● **EXERCISE AIM**
Start at the line with "1 bit | 6 |" in the records below, stop at the line with "test 2 bit | 1 |", and return every line in that span exactly, the two end lines included.

● **RECORDS SUPPLIED**

--- src/rtl/split_data_stream.sv ---
// split_data_stream
//   Parallel-to-serial splitter. A DATA_W-bit word captured on load_i is
//   emitted as DATA_W/CHUNK_W chunks of CHUNK_W bits. The chunk order is
//   MSB-first or LSB-first. Each chunk advances on a consumer next_i strobe.
//   A one-deep pending buffer accepts the following word while the current
//   word is still being sent.
//
// Ports
//   clk           in   rising-edge clock
//   rst           in   asynchronous, active-high reset
//   load_i        in   strobe: data_i holds a new word
//   data_i        in   [DATA_W-1:0] word to split, sampled when load_i=1
//   next_i        in   consumer has taken chunk_o; advance to the next chunk
//   chunk_o       out  [CHUNK_W-1:0] current chunk
//   chunk_valid_o out  chunk_o is valid (a word is being sent)
//   busy_o        out  sending, or pending buffer occupied
//   done_o        out  1-cycle pulse: last chunk of a word consumed
//   overrun_o     out  1-cycle pulse: load_i dropped, pending buffer full

module split_data_stream #(
    parameter int DATA_W    = 32,
    parameter int CHUNK_W   = 8,
    parameter bit MSB_FIRST = 1'b1
) (
    input  logic               clk,
    input  logic               rst,
    input  logic               load_i,
    input  logic [DATA_W-1:0]  data_i,
    input  logic               next_i,
    output logic [CHUNK_W-1:0] chunk_o,
    output logic               chunk_valid_o,
    output logic               busy_o,
    output logic               done_o,
    output logic               overrun_o
);

    localparam int NCHUNK = DATA_W / CHUNK_W;
    localparam int CNT_W  = (NCHUNK > 1) ? $clog2(NCHUNK) : 1;
    localparam logic [CNT_W-1:0] LAST_CNT = CNT_W'(NCHUNK - 1);

    typedef enum logic {
        IDLE   = 1'b0,
        ACTIVE = 1'b1
    } state_t;

    state_t             state;
    logic [DATA_W-1:0]  shift_r;
    logic [DATA_W-1:0]  pend_r;
    logic               pend_v;
    logic [CNT_W-1:0]   cnt;
    logic               done_r;
    logic               overrun_r;

    logic               take_last;
    logic               load_direct;
    logic [DATA_W-1:0]  shifted;

    // Consumer takes the final chunk of the current word this cycle.
    assign take_last = (state == ACTIVE) && next_i && (cnt == LAST_CNT);

    // A load that goes straight into shift_r (back-to-back, no pending word)
    // never touches the pending buffer.
    assign load_direct = take_last && !pend_v && load_i;

    // Move the next chunk toward the output end, zero-filling behind it.
    assign shifted = MSB_FIRST ? (shift_r << CHUNK_W) : (shift_r >> CHUNK_W);

    always_ff @(posedge clk or posedge rst) begin
        if (rst) begin
            state     <= IDLE;
            shift_r   <= '0;
            pend_r    <= '0;
            pend_v    <= 1'b0;
            cnt       <= '0;
            done_r    <= 1'b0;
            overrun_r <= 1'b0;
        end else begin
            done_r    <= 1'b0;
            overrun_r <= 1'b0;

            case (state)
                IDLE: begin
                    // pend_v is always clear here: IDLE is only entered
                    // once the pending buffer has been drained.
                    if (load_i) begin
                        shift_r <= data_i;
                        cnt     <= '0;
                        state   <= ACTIVE;
                    end
                end

                ACTIVE: begin
                    if (take_last) begin
                        done_r <= 1'b1;
                        cnt    <= '0;
                        if (pend_v) begin
                            shift_r <= pend_r;
                        end else if (load_i) begin
                            shift_r <= data_i;
                        end else begin
                            state <= IDLE;
                        end
                    end else if (next_i) begin
                        shift_r <= shifted;
                        cnt     <= cnt + 1'b1;
                    end

                    // Pending buffer: a slot frees up in the same cycle the
                    // pending word moves into shift_r, so a simultaneous load
                    // refills it instead of overrunning.
                    if (load_i && !load_direct) begin
                        if (!pend_v || take_last) begin
                            pend_r <= data_i;
                            pend_v <= 1'b1;
                        end else begin
                            overrun_r <= 1'b1;
                        end
                    end else if (take_last && pend_v) begin
                        pend_v <= 1'b0;
                    end
                end

                default: state <= IDLE;
            endcase
        end
    end

    assign chunk_o       = MSB_FIRST ? shift_r[DATA_W-1 -: CHUNK_W] : shift_r[CHUNK_W-1:0];
    assign chunk_valid_o = (state == ACTIVE);
    assign busy_o        = (state == ACTIVE) | pend_v;
    assign done_o        = done_r;
    assign overrun_o     = overrun_r;

endmodule

--- config.mk ---
export PLATFORM = sky130hd
export DESIGN_NAME = split_data_stream
export DESIGN_NICKNAME = d
export VERILOG_FILES = /design/src/rtl/split_data_stream.sv
export SDC_FILE = /design/constraint.sdc
export NUM_CORES = 1
export LEC_CHECK = 0
export CORE_MARGIN = 10
export CORE_UTILIZATION = 35
export CTS_CLUSTER_DIAMETER = 200
export DETAILED_ROUTE_END_ITERATION = 8
export HOLD_SLACK_MARGIN = 0.1
export PLACE_DENSITY = 0.6
export SYNTH_ARGS = -nofsm -noshare
export SYNTH_HDL_FRONTEND = slang
export SYNTH_SLANG_ARGS = --single-unit
--- constraint.sdc ---
create_clock -name clk -period 6.72 [get_ports clk]
set_clock_uncertainty 0.05 [all_clocks]
set_input_delay 1.68 -clock clk [delete_from_list [all_inputs] [get_ports clk]]
set_output_delay 1.68 -clock clk [all_outputs]
set_load 0.1 [all_outputs]
**Word-level counts from Yosys, hierarchy flattened**

Index checks and enable logic that the tools add are counted.

- Add/sub/neg operators: 1
- Equal/unequal tests: 4
- Muxes and demuxes: 21
- Bitwise logic cells: 2
- Reduce and logical (&&, ||, !) cells: 13

Operator list:

| kind | number |
|---|---|
| two-way mux 32 bit | 4 |
| case mux 32 bit (2 select lines) | 1 |
| two-way mux 1 bit | 11 |
| logical AND 1 bit | 6 |
| two-way mux 2 bit | 3 |
| AND reduction 3 bit | 2 |
| case mux 2 bit (2 select lines) | 1 |
| != test 3 x 2 -> 1 bit, second input constant | 1 |
| adder 2 x 1 -> 2 bit, second input constant | 1 |
| == test 2 bit, second input constant | 1 |
| logical NOT 1 bit | 2 |
| != test 2 x 1 -> 1 bit, second input constant | 1 |
| != test 2 bit, second input constant | 1 |
| case mux 1 bit (2 select lines) | 1 |
| AND reduction 2 bit | 1 |
| nonzero test 2 bit | 1 |
| logical OR 1 bit | 1 |
| inverter 1 bit | 1 |
| bitwise OR 1 bit | 1 |

- Register bits: 70
- Output and inout bits: 12
- Word-level logic and storage cells: 48

**Depth between registers and ports, before layout**

Gate-level depths: netlist of the first run.

- Depth after elaboration: 8
- Gate-level depth with buffers: 7
- Depth with buffers taken out: 4

**Worst setup path after synthesis of the first run**

OpenSTA, ideal clock, no wires.

- Path kind: reg2out
- Start point: register state (netlist: chunk_valid_o)
- End point: output busy_o
- Arrival time: 1.722 ns
- Required time: 4.990 ns
- Path slack: 3.268 ns
- Stages on the path, launching flop included: 3
- Cells stage by stage: dfrtp_1 buf_2 or2_2

- Word-level cells in the longest chain between the ends: 1

Ends and longest elaborated chain:

| item | RTL line | RTL |
|---|---|---|
| start, declared | 46 | `state_t state;` |
| start signal, assigned | 70 | `state <= IDLE;` |
| start signal, assigned | 88 | `state <= ACTIVE;` |
| start signal, assigned | 101 | `state <= IDLE;` |
| bitwise OR 1 bit | 130 | `assign busy_o = (state == ACTIVE) \| pend_v;` |
| end, declared | 32 | `output logic busy_o,` |

No other way between the ends.

**Final worst setup path of the first run**

- Start point: register pend_v
- End point: output busy_o

- Word-level cells in the longest chain between the ends: 1

Ends and longest elaborated chain:

| item | RTL line | RTL |
|---|---|---|
| start, declared | 49 | `logic pend_v;` |
| start signal, assigned | 73 | `pend_v <= 1'b0;` |
| start signal, assigned | 114 | `pend_v <= 1'b1;` |
| start signal, assigned | 119 | `pend_v <= 1'b0;` |
| bitwise OR 1 bit | 130 |  |

No other way between the ends.

==> results.sh, run 1 <==
export IMPL_synthTopCellsByArea="dfrtp_1 52%, mux2_4 13%, a221o_1 9.4%"
export IMPL_worst_hold_slack_ps=424
export IMPL_ys_warn_count=0
export IMPL_synth_edf_count=0
export IMPL_criticalPathCategory="reg2out"
export IMPL_worstMarginPinSlew_ps=1170
export IMPL_nets=338
export IMPL_ant_nets=0
export IMPL_grt_pass1_vias=2311
export IMPL_num_vias=2193
export IMPL_pwr_share_comb_pct=39.2
export IMPL_ctsHoldBuffers=0
export IMPL_ys_flop_type="dfrtp_1"
export IMPL_setup_viol_count_final=0
export IMPL_synthXorXnorAreaFrac_pct=0
export IMPL_synth_top_cell_by_area="dfrtp_1"
export IMPL_root_buffer="clkbuf_8"
export IMPL_synthSimpleGateAreaFrac_pct=11.8
export IMPL_synthMuxAreaShare_pct=14.6
export IMPL_placed_cells=419
export IMPL_fmax_mhz=223
export IMPL_core_area_sq_um=9330
export IMPL_p_leak_nw=1.70
export IMPL_synth_fa_ha_area_share_pct=0.369
export IMPL_port_buffers=47
export IMPL_ys_seq_area_share_pct=51.7
export IMPL_peakVddDrop_mv=0.157
export IMPL_drive_above_1_share_pct=19.6
export IMPL_p_int_mw=1.13
export IMPL_num_rows=35
export IMPL_powerDensity_nw_per_um2=431
export IMPL_synthArstFlopShare_pct=100
export IMPL_dieHeight_um=118
export IMPL_setup_ws_ps=2240
export IMPL_die_area_sq_um=14000
export IMPL_dp_final_hpwl_mm=4.54
export IMPL_power_total_mw=1.74
export IMPL_pwr_share_clk_pct=20.0
export IMPL_die_w_um=118
export IMPL_grt_ovfl_total=0
export IMPL_ys_top_cells_by_count="70 x dfrtp_1, 32 x a221o_1, 30 x mux2_4"
export IMPL_cts_tree="done"
export IMPL_htree_levels=3
export IMPL_io_pin_count=48
export IMPL_n_antenna_cell=0
export IMPL_postSynthAreaPerCell_sq_um=12.5
export IMPL_cts_resized=0
export IMPL_synth_seq_cells=70
export IMPL_min_period_ps=4480
export IMPL_synth_cell_types=28
export IMPL_routed_wl_mm=7.36
export IMPL_grt_antenna_before_repair=0
export IMPL_period_share_pct=66.7
export IMPL_stdcell_count=435
export IMPL_viasPerCell=5.04
export IMPL_pre_cts_slack_ps=2570
export IMPL_synth_top_area_share_pct=51.7
export IMPL_first_pass_iters=4
export IMPL_crit_fanout=32
export IMPL_end_kind="output pin"
export IMPL_p_switching_mw=0.616
export IMPL_cts_path_max_buffers=2
export IMPL_maxSlewHeadroom_pct=22.0
export IMPL_cp_arrival_ps=2750
export IMPL_fin_area_sq_um=4040
export IMPL_cts_sinks=70
export IMPL_grt_usage_pct=10.6
export IMPL_seqPwrFrac_pct=40.8
export IMPL_netlist_area_sq_um=3390
export IMPL_synthesis_instances=271
export IMPL_postLayoutCoreUtil_pct=43.3
export IMPL_synth_most_common_cell="dfrtp_1"
export IMPL_cp_start_kind="flip-flop"
export IMPL_wire_per_inst_um=16.9
export IMPL_routabilityCongestion=0.706
export IMPL_hold_viol=0
export IMPL_clk_pin_slew_worst_paths_ps=80
export IMPL_cts_buffers=9
export IMPL_rsz0062_at_grt="no"
export IMPL_setup_tns_ps=0
export IMPL_syn2layout_area_growth_pct=19.2
export IMPL_r2r_slack_ps=3740
export IMPL_dpl_cell_area_sq_um=3830
export IMPL_fillCellCount=860
export IMPL_drt_drc_violations_left=0
export IMPL_run_status="finished, final reports clean"
export IMPL_start_util_pct=36.3
export IMPL_grt_max_degree=71
export IMPL_synth_compound_area_share_pct=14.7
export IMPL_postCtsSetupBuffers=0
export IMPL_hold_class="reg2reg"
export IMPL_synth_nets=308
export IMPL_clk_latency_ps=340
export IMPL_synth_top_family_by_area="compound AO/OA/AOI/OAI gates"
export IMPL_crit_required_ps=4990
export IMPL_p_sw_share_pct=35.4
export IMPL_grt_pass1_wl_mm=12.4
export IMPL_drv_cap=0
export IMPL_slew_viol_final=0
export IMPL_drt_iter0_drc=180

● **ANSWER AREA**
| logical AND 1 bit | 6 |
| two-way mux 2 bit | 3 |
| AND reduction 3 bit | 2 |
| case mux 2 bit (2 select lines) | 1 |
| != test 3 x 2 -> 1 bit, second input constant | 1 |
| adder 2 x 1 -> 2 bit, second input constant | 1 |
| == test 2 bit, second input constant | 1 |
| logical NOT 1 bit | 2 |
| != test 2 x 1 -> 1 bit, second input constant | 1 |
| != test 2 bit, second input constant | 1 |
| case mux 1 bit (2 select lines) | 1 |
| AND reduction 2 bit | 1 |
| nonzero test 2 bit | 1 |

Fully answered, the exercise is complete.